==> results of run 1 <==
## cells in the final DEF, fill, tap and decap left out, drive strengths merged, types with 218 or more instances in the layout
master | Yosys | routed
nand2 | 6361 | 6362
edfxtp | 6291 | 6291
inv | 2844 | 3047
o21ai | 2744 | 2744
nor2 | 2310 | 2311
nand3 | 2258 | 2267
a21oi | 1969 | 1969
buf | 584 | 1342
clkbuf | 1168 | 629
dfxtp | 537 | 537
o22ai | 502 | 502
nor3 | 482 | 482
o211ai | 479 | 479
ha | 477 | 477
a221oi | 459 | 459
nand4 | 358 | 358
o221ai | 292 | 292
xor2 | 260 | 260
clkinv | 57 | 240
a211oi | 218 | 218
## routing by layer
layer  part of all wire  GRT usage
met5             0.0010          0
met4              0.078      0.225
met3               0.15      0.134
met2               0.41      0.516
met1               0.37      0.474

═══

- _PROBLEM TO SOLVE_: In this exercise, the data above is to be printed exactly.

- _RESPONSE AREA_:
==> results of run 1 <==
## cells in the final DEF, fill, tap and decap left out, drive strengths merged, types with 218 or more instances in the layout
master | Yosys | routed
nand2 | 6361 | 6362
edfxtp | 6291 | 6291
inv | 2844 | 3047
o21ai | 2744 | 2744
nor2 | 2310 | 2311
nand3 | 2258 | 2267
a21oi | 1969 | 1969
buf | 584 | 1342
clkbuf | 1168 | 629
dfxtp | 537 | 537
o22ai | 502 | 502
nor3 | 482 | 482
o211ai | 479 | 479
ha | 477 | 477
a221oi | 459 | 459
nand4 | 358 | 358
o221ai | 292 | 292
xor2 | 260 | 260
clkinv | 57 | 240
a211oi | 218 | 218
## routing by layer
layer  part of all wire  GRT usage
met5             0.0010          0
met4              0.078      0.225
met3               0.15      0.134
met2               0.41      0.516
met1               0.37      0.474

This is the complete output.